Conjugate Priors & the Exponential Family

Why some prior–likelihood pairs update in closed form, what the hyperparameters mean as pseudo-data, and the standard conjugate pairs.

Conjugate priors are useful for two reasons. First, computational convenience — posterior arithmetic reduces to adding sufficient statistics. Second, the hyperparameters of the conjugate prior have a clean interpretation as prior data: a Beta$(\alpha,\beta)$ prior on a coin's bias acts like $\alpha-1$ prior heads and $\beta-1$ prior tails; a Normal-Gamma prior on $(\mu,\sigma^2)$ acts like $\kappa_0$ prior observations of the mean and $2\alpha_0$ prior observations of the variance. The same arithmetic that turns the posterior back into a member of the family also turns each hyperparameter into an effective sample size.

One sentence: Whenever the likelihood is an exponential family $p(x\mid\eta)=h(x)\exp(\eta^\top T(x)-A(\eta))$, the conjugate prior has the form $\pi(\eta\mid\tau,\nu)\propto\exp(\eta^\top\tau-\nu A(\eta))$, and Bayesian updating is just $\tau\mapsto\tau+\sum_i T(x_i)$, $\nu\mapsto\nu+n$.

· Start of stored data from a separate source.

**src/anneal_config.svh**
```systemverilog
`ifndef ANNEAL_CONFIG_SVH
`define ANNEAL_CONFIG_SVH

// ######################################################################
// Problem size and datapath widths
// ######################################################################

// Number of cities in the tour, from 4 up to 2**CITY_BITS - 1.
`define CITY_NUM 12

`define CITY_BITS 7  // Width of one city index.

`define RAND_BITS 32  // Width of a Metropolis or exchange random word.

// ######################################################################
// Move buffer
// ######################################################################

`define FIFO_DEPTH 4  // Finished moves held ahead of the core.

`endif

```
**src/anneal_pkg.sv**
```systemverilog
`include "anneal_config.svh"

package anneal_pkg;

    // ##################################################################
    // Move description
    // ##################################################################

    typedef enum logic {
        TWO_OPT = 1'b0,
        OR_OPT  = 1'b1
    } move_kind_t;

    typedef logic [`CITY_BITS-1:0] city_t;

    // One move word, read according to the move kind.
    // A 2-opt move reverses the segment first..last.
    // An or-opt move takes city src out and puts it behind dst.
    typedef union packed {
        struct packed {
            city_t first;
            city_t last;
        } two_opt;
        struct packed {
            city_t src;
            city_t dst;
        } or_opt;
    } move_word_t;

    // ##################################################################
    // Random decision words
    // ##################################################################

    typedef logic [`RAND_BITS-1:0] rand_t;

endpackage

```
**src/move_proposer.sv**
```systemverilog
`timescale 1ns/1ps

`include "anneal_config.svh"

module move_proposer (
    input  logic                    clk,
    input  logic                    reset,
    input  logic                    init,
    input  logic [63:0]             seed,
    input  anneal_pkg::move_kind_t  kind,
    input  logic                    full,
    output logic                    push,
    output anneal_pkg::move_kind_t  push_kind,
    output anneal_pkg::move_word_t  push_move,
    output anneal_pkg::rand_t       push_metropolis,
    output anneal_pkg::rand_t       push_exchange
);

    import anneal_pkg::*;

    localparam city_t CITY_MAX  = city_t'(`CITY_NUM);
    localparam city_t CITY_LAST = city_t'(`CITY_NUM - 1);

    typedef enum logic [1:0] {
        DRAW_K     = 2'b00,
        DRAW_L     = 2'b01,
        DRAW_METRO = 2'b10,
        DRAW_EXCH  = 2'b11
    } state_t;

    state_t      state;
    logic        running;
    logic        active;
    move_kind_t  kind_q;
    logic [63:0] seed_q;
    logic [63:0] x1;
    logic [63:0] x2;
    logic [63:0] next_seed;
    city_t       draw;
    rand_t       rand_draw;
    city_t       k_q;
    logic        k_ok;
    logic        l_ok;
    logic        pair_bad;
    move_word_t  move_q;
    rand_t       metro_q;
    rand_t       exch_q;

    // ##################################################################
    // Xorshift generator
    // ##################################################################

    always_comb begin
        x1        = seed_q ^ (seed_q << 13);
        x2        = x1 ^ (x1 >> 7);
        next_seed = x2 ^ (x2 << 17);
    end

    assign draw      = next_seed[`CITY_BITS-1:0];  // Masked to the index width.
    assign rand_draw = next_seed[`RAND_BITS-1:0];

    // The whole machine, generator included, freezes while the FIFO is full.
    assign active = running && !full && !init;

    // ##################################################################
    // Rejection rules
    // ##################################################################

    always_comb begin
        if (kind_q == TWO_OPT) begin
            k_ok     = (draw >= city_t'(1)) && (draw <= CITY_MAX);
            l_ok     = (draw >= city_t'(1)) && (draw <= CITY_MAX);
            pair_bad = (draw == k_q);
        end else begin
            k_ok     = (draw >= city_t'(1)) && (draw <= CITY_LAST);
            l_ok     = (draw <= CITY_LAST);
            pair_bad = (draw == k_q) || (draw == k_q - city_t'(1));  // k_q is at least 1.
        end
    end

    // ##################################################################
    // Control
    // ##################################################################

    always_ff @(posedge clk) begin
        if (reset) begin
            state   <= DRAW_K;
            running <= 1'b0;
            kind_q  <= TWO_OPT;
            seed_q  <= '0;
            push    <= 1'b0;
        end else if (init) begin
            state   <= DRAW_K;
            running <= 1'b1;
            kind_q  <= kind;
            seed_q  <= seed;
            push    <= 1'b0;
        end else begin
            push <= 1'b0;
            if (active) begin
                seed_q <= next_seed;
                case (state)
                    DRAW_K: begin
                        if (k_ok) state <= DRAW_L;
                    end
                    DRAW_L: begin
                        // An out-of-range L is simply redrawn, a clash restarts at K.
                        if (l_ok) state <= pair_bad ? DRAW_K : DRAW_METRO;
                    end
                    DRAW_METRO: state <= DRAW_EXCH;
                    DRAW_EXCH: begin
                        state <= DRAW_K;
                        push  <= 1'b1;
                    end
                    default: state <= DRAW_K;
                endcase
            end
        end
    end

    // Move payload, written only on accepted draws.
    always_ff @(posedge clk) begin
        if (active) begin
            case (state)
                DRAW_K: begin
                    if (k_ok) k_q <= draw;
                end
                DRAW_L: begin
                    if (l_ok && !pair_bad) begin
                        if (kind_q == TWO_OPT) begin
                            move_q.two_opt.first <= (draw < k_q) ? draw : k_q;
                            move_q.two_opt.last  <= (draw < k_q) ? k_q : draw;
                        end else begin
                            move_q.or_opt.src <= k_q;
                            move_q.or_opt.dst <= draw;
                        end
                    end
                end
                DRAW_METRO: metro_q <= rand_draw;
                DRAW_EXCH:  exch_q  <= rand_draw;
                default: ;
            endcase
        end
    end

    assign push_kind       = kind_q;
    assign push_move       = move_q;
    assign push_metropolis = metro_q;
    assign push_exchange   = exch_q;

    // A push is only issued after four draws made while the FIFO had room.
    push_not_full_a: assert property (@(posedge clk) disable iff (reset)
        push |-> !full);

endmodule

```
**src/move_fifo.sv**
```systemverilog
`timescale 1ns/1ps

`include "anneal_config.svh"

module move_fifo (
    input  logic                    clk,
    input  logic                    reset,
    input  logic                    flush,
    input  logic                    push,
    input  anneal_pkg::move_kind_t  push_kind,
    input  anneal_pkg::move_word_t  push_move,
    input  anneal_pkg::rand_t       push_metropolis,
    input  anneal_pkg::rand_t       push_exchange,
    input  logic                    pop,
    output logic                    full,
    output logic                    empty,
    output anneal_pkg::move_kind_t  head_kind,
    output anneal_pkg::move_word_t  head_move,
    output anneal_pkg::rand_t       head_metropolis,
    output anneal_pkg::rand_t       head_exchange
);

    import anneal_pkg::*;

    localparam int DEPTH    = `FIFO_DEPTH;
    localparam int PTR_BITS = $clog2(DEPTH);
    localparam int CNT_BITS = $clog2(DEPTH + 1);

    move_kind_t          kind_mem  [DEPTH];
    move_word_t          move_mem  [DEPTH];
    rand_t               metro_mem [DEPTH];
    rand_t               exch_mem  [DEPTH];
    logic [PTR_BITS-1:0] wr_ptr;
    logic [PTR_BITS-1:0] rd_ptr;
    logic [CNT_BITS-1:0] count;

    function automatic logic [PTR_BITS-1:0] ptr_next(input logic [PTR_BITS-1:0] ptr);
        return (ptr == PTR_BITS'(DEPTH - 1)) ? '0 : ptr + 1'b1;
    endfunction

    always_ff @(posedge clk) begin
        if (push) begin
            kind_mem[wr_ptr]  <= push_kind;
            move_mem[wr_ptr]  <= push_move;
            metro_mem[wr_ptr] <= push_metropolis;
            exch_mem[wr_ptr]  <= push_exchange;
        end
    end

    always_ff @(posedge clk) begin
        if (reset || flush) begin
            wr_ptr <= '0;
            rd_ptr <= '0;
            count  <= '0;
        end else begin
            if (push) wr_ptr <= ptr_next(wr_ptr);
            if (pop) rd_ptr <= ptr_next(rd_ptr);
            if (push && !pop) count <= count + 1'b1;
            else if (pop && !push) count <= count - 1'b1;
        end
    end

    assign full  = (count == CNT_BITS'(DEPTH));
    assign empty = (count == '0);

    // Show-ahead head, valid whenever empty is low.
    assign head_kind       = kind_mem[rd_ptr];
    assign head_move       = move_mem[rd_ptr];
    assign head_metropolis = metro_mem[rd_ptr];
    assign head_exchange   = exch_mem[rd_ptr];

    no_pop_empty_a: assert property (@(posedge clk) disable iff (reset)
        pop |-> !empty);
    no_push_full_a: assert property (@(posedge clk) disable iff (reset)
        push |-> !full);

endmodule

```
**src/move_judge.sv**
```systemverilog
`timescale 1ns/1ps

module move_judge (
    input  logic                    clk,
    input  logic                    reset,
    input  logic                    step,
    input  logic                    empty,
    input  anneal_pkg::move_kind_t  head_kind,
    input  anneal_pkg::move_word_t  head_move,
    input  anneal_pkg::rand_t       head_metropolis,
    input  anneal_pkg::rand_t       head_exchange,
    input  anneal_pkg::rand_t       metropolis_threshold,
    input  anneal_pkg::rand_t       exchange_threshold,
    output logic                    pop,
    output logic                    move_valid,
    output anneal_pkg::move_kind_t  move_kind,
    output anneal_pkg::city_t       city_a,
    output anneal_pkg::city_t       city_b,
    output logic                    accept_move,
    output logic                    accept_exchange,
    output logic                    underflow
);

    import anneal_pkg::*;

    city_t dec_a;
    city_t dec_b;

    assign pop = step && !empty;  // A step on an empty FIFO pops nothing.

    // ##################################################################
    // Move decode
    // ##################################################################

    always_comb begin
        if (head_kind == TWO_OPT) begin
            dec_a = head_move.two_opt.first;
            dec_b = head_move.two_opt.last;
        end else begin
            dec_a = head_move.or_opt.src;
            dec_b = head_move.or_opt.dst;
        end
    end

    always_ff @(posedge clk) begin
        if (reset) begin
            move_valid <= 1'b0;
            underflow  <= 1'b0;
        end else begin
            move_valid <= pop;
            if (step && empty) underflow <= 1'b1;  // Sticky until reset.
        end
    end

    // Decision payload, sampled with the thresholds on the step cycle.
    always_ff @(posedge clk) begin
        if (pop) begin
            move_kind       <= head_kind;
            city_a          <= dec_a;
            city_b          <= dec_b;
            accept_move     <= head_metropolis < metropolis_threshold;
            accept_exchange <= head_exchange < exchange_threshold;
        end
    end

    // The core may only step while a move is buffered.
    step_has_move_a: assert property (@(posedge clk) disable iff (reset)
        step |-> !empty);

endmodule

```
**src/move_gen_top.sv**
```systemverilog
`timescale 1ns/1ps

module move_gen_top (
    input  logic                    clk,
    input  logic                    reset,
    input  logic                    init,
    input  logic [63:0]             seed,
    input  anneal_pkg::move_kind_t  kind,
    input  logic                    step,
    input  anneal_pkg::rand_t       metropolis_threshold,
    input  anneal_pkg::rand_t       exchange_threshold,
    output logic                    move_ready,
    output logic                    move_valid,
    output anneal_pkg::move_kind_t  move_kind,
    output anneal_pkg::city_t       city_a,
    output anneal_pkg::city_t       city_b,
    output logic                    accept_move,
    output logic                    accept_exchange,
    output logic                    underflow
);

    import anneal_pkg::*;

    logic       push;
    move_kind_t push_kind;
    move_word_t push_move;
    rand_t      push_metropolis;
    rand_t      push_exchange;
    logic       full;
    logic       empty;
    logic       pop;
    move_kind_t head_kind;
    move_word_t head_move;
    rand_t      head_metropolis;
    rand_t      head_exchange;

    move_proposer proposer_i (
        .clk             (clk),
        .reset           (reset),
        .init            (init),
        .seed            (seed),
        .kind            (kind),
        .full            (full),
        .push            (push),
        .push_kind       (push_kind),
        .push_move       (push_move),
        .push_metropolis (push_metropolis),
        .push_exchange   (push_exchange)
    );

    // A new seed makes every buffered move stale.
    move_fifo fifo_i (
        .clk             (clk),
        .reset           (reset),
        .flush           (init),
        .push            (push),
        .push_kind       (push_kind),
        .push_move       (push_move),
        .push_metropolis (push_metropolis),
        .push_exchange   (push_exchange),
        .pop             (pop),
        .full            (full),
        .empty           (empty),
        .head_kind       (head_kind),
        .head_move       (head_move),
        .head_metropolis (head_metropolis),
        .head_exchange   (head_exchange)
    );

    move_judge judge_i (
        .clk                  (clk),
        .reset                (reset),
        .step                 (step),
        .empty                (empty),
        .head_kind            (head_kind),
        .head_move            (head_move),
        .head_metropolis      (head_metropolis),
        .head_exchange        (head_exchange),
        .metropolis_threshold (metropolis_threshold),
        .exchange_threshold   (exchange_threshold),
        .pop                  (pop),
        .move_valid           (move_valid),
        .move_kind            (move_kind),
        .city_a               (city_a),
        .city_b               (city_b),
        .accept_move          (accept_move),
        .accept_exchange      (accept_exchange),
        .underflow            (underflow)
    );

    assign move_ready = !empty;

endmodule

```
**config.mk**
```make
export PLATFORM = sky130hd
export DESIGN_NAME = move_gen_top
export DESIGN_NICKNAME = d
export VERILOG_FILES = /design/src/anneal_pkg.sv /design/src/move_proposer.sv /design/src/move_fifo.sv /design/src/move_judge.sv /design/src/move_gen_top.sv
export VERILOG_INCLUDE_DIRS = /design/src /design/src/src
export SDC_FILE = /design/constraint.sdc
export NUM_CORES = 1
export LEC_CHECK = 0
export BUFFER_PORTS_ARGS = -buffer_cell sky130_fd_sc_hd__buf_2
export CAP_MARGIN = 10
export CORE_MARGIN = 4
export CORE_UTILIZATION = 55
export CTS_CLUSTER_SIZE = 12
export DETAILED_ROUTE_END_ITERATION = 6
export PLACE_DENSITY = 0.73
export SLEW_MARGIN = 5
export SYNTH_ARGS = -nofsm -noshare
export SYNTH_HDL_FRONTEND = slang
export SYNTH_HIERARCHICAL = 1
export SYNTH_SLANG_ARGS = --single-unit
```
**constraint.sdc**
```tcl
create_clock -name clk -period 3.2 [get_ports clk]
set_clock_uncertainty 0.2 [all_clocks]
set_input_delay 0.16 -clock clk [delete_from_list [all_inputs] [get_ports clk]]
set_output_delay 0.16 -clock clk [all_outputs]
set_load 0.01 [all_outputs]
```
# After elaboration in Yosys (flattened, before gate mapping)
# Memories as Yosys holds them, arrays and structs flattened. A register that Yosys moved wholly into a read port is not among the register bits.
# Cells that the tools add are included.
# op_classes
eq_ne	10
mux	23
n_reduce_logical	28
bitwise	4
magnitude_cmp	6
add_sub_neg	5
# op_table
operator	count
$mux 64	2
$xor 64x64->64	2
$lt 32x32->1	2
$xor 64x57->64	1
$mux 2	9
$eq 7x7->1	2
$le 7x4->1 const B	2
$mux 14	1
$mux 7	2
$logic_and 1x1->1	9
$reduce_and 3->1	3
$eq 2x2->1 const B	4
$pmux 2 s4	1
$ge 7x1->1 const B	1
$lt 7x7->1	1
$sub 7x1->7 const B	1
$logic_not 1->1	6
$mux 1	6
$mux 3	2
$add 2x1->2 const B	2
$ne 2x1->1 const B	2
$reduce_and 2->1	2
$reduce_bool 2->1	2
$add 3x1->3 const B	1
9 further kinds	10
# totals
in_bits	133
ramBits	316
word_cells	96
mem_count	4
register_bits	165
# memory_table
name	words	width	read_ports	rd_ports_with_merged_regs	write_ports	line_no	text
fifo_i.exch_mem	4	32	1	1	1	move_fifo.sv:32	rand_t exch_mem [DEPTH];
fifo_i.metro_mem	4	32	1	1	1	move_fifo.sv:31	rand_t metro_mem [DEPTH];
fifo_i.move_mem	4	14	1	1	1	move_fifo.sv:30	move_word_t move_mem [DEPTH];
fifo_i.kind_mem	4	1	1	1	1	move_fifo.sv:29	move_kind_t kind_mem [DEPTH];

# Logic depth before layout (Yosys ltp)
# depth
word_depth	9
mapped_depth	9
ltp_nobuf	9

# Modules after synthesis
# Netlist, hierarchy kept.
# modules_own_cells
mod	n_inst	seq_area_each_um2	area_per_inst_um2	cells_each
move_fifo	1	9669.3	11832.6	459
move_proposer	1	3933.8	8046.5	715
move_judge	1	550.5	2168.3	242
move_gen_top	1	0.0	3.8	1

# Least setup slack after synthesis
# No wires, ideal clock.
# synth_timing
kind	reg2reg
from	reg proposer_i.seed_q[11]
to	reg proposer_i.move_q, in the netlist proposer_i/push_move[0] (enable)
stages_incl_launch_ff	7
required_ns	2.597
synth_period_minus_slack_ns	3.198
setup_ns	0.403
arrival_time_ns	2.595
path_slack_ns	0.002
n_path_buf	1
cell_sequence	dfxtp_1 clkbuf_2 xor2_1 xnor3_1 nand2_1 nor4_1 nor3_1
# synth_between
elab_chain_len	9
word_cells_on_any_way	15
cone_classes	order compare (3); eq/ne (2); mux (2); bitwise (3); reduce/logical (5)
# synth_lines
element	line_no	text
start: declaration	move_proposer.sv:35	logic [63:0] seed_q;
start signal: assignment	move_proposer.sv:101	seed_q <= next_seed;
$xor 64x64->64 *	move_proposer.sv:54	x1 = seed_q ^ (seed_q << 13);
$xor 64x57->64 *	move_proposer.sv:55	x2 = x1 ^ (x1 >> 7);
$xor 64x64->64 *	move_proposer.sv:56	next_seed = x2 ^ (x2 << 17);
via proposer_i.next_seed[4]	move_proposer.sv:38	logic [63:0] next_seed;
parallel branches: the longest is 4 deep, another holds $ge 7x1->1	n/a	
$logic_and 1x1->1 *	move_proposer.sv:129	if (l_ok && !pair_bad) begin
$reduce_and 3->1 (no source line) *	n/a	
end: declaration	move_proposer.sv:45	move_word_t move_q;
# Mark *: on every way through the listed nets, which the timed path passes.
# A chain may end at the register's enable or synchronous reset.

1. The exponential family (recap)

Conjugacy lives inside the exponential family — distributions of the canonical form

$$ p(x\mid\eta) \;=\; h(x)\,\exp\!\bigl(\eta^\top T(x) \;-\; A(\eta)\bigr), $$

where $\eta$ is the natural parameter, $T(x)$ the sufficient statistic, $h(x)$ the base measure, and $A(\eta)$ the log-partition function. The exponential-family page covers what each piece is called and why, why the log-partition borrows its name from statistical physics, how derivatives of $A$ give the moments of $T(X)$, the canonical-link / mean-function pair behind logistic and Poisson regression, and an interactive picker stepping through six standard members.

The one fact the conjugacy argument below needs: the natural parameter $\eta$ and sufficient statistic $T(x)$ meet only in an inner product $\eta^\top T(x)$, so $n$ i.i.d. observations summarize themselves into a fixed-size pair $(\sum_i T(x_i), n)$.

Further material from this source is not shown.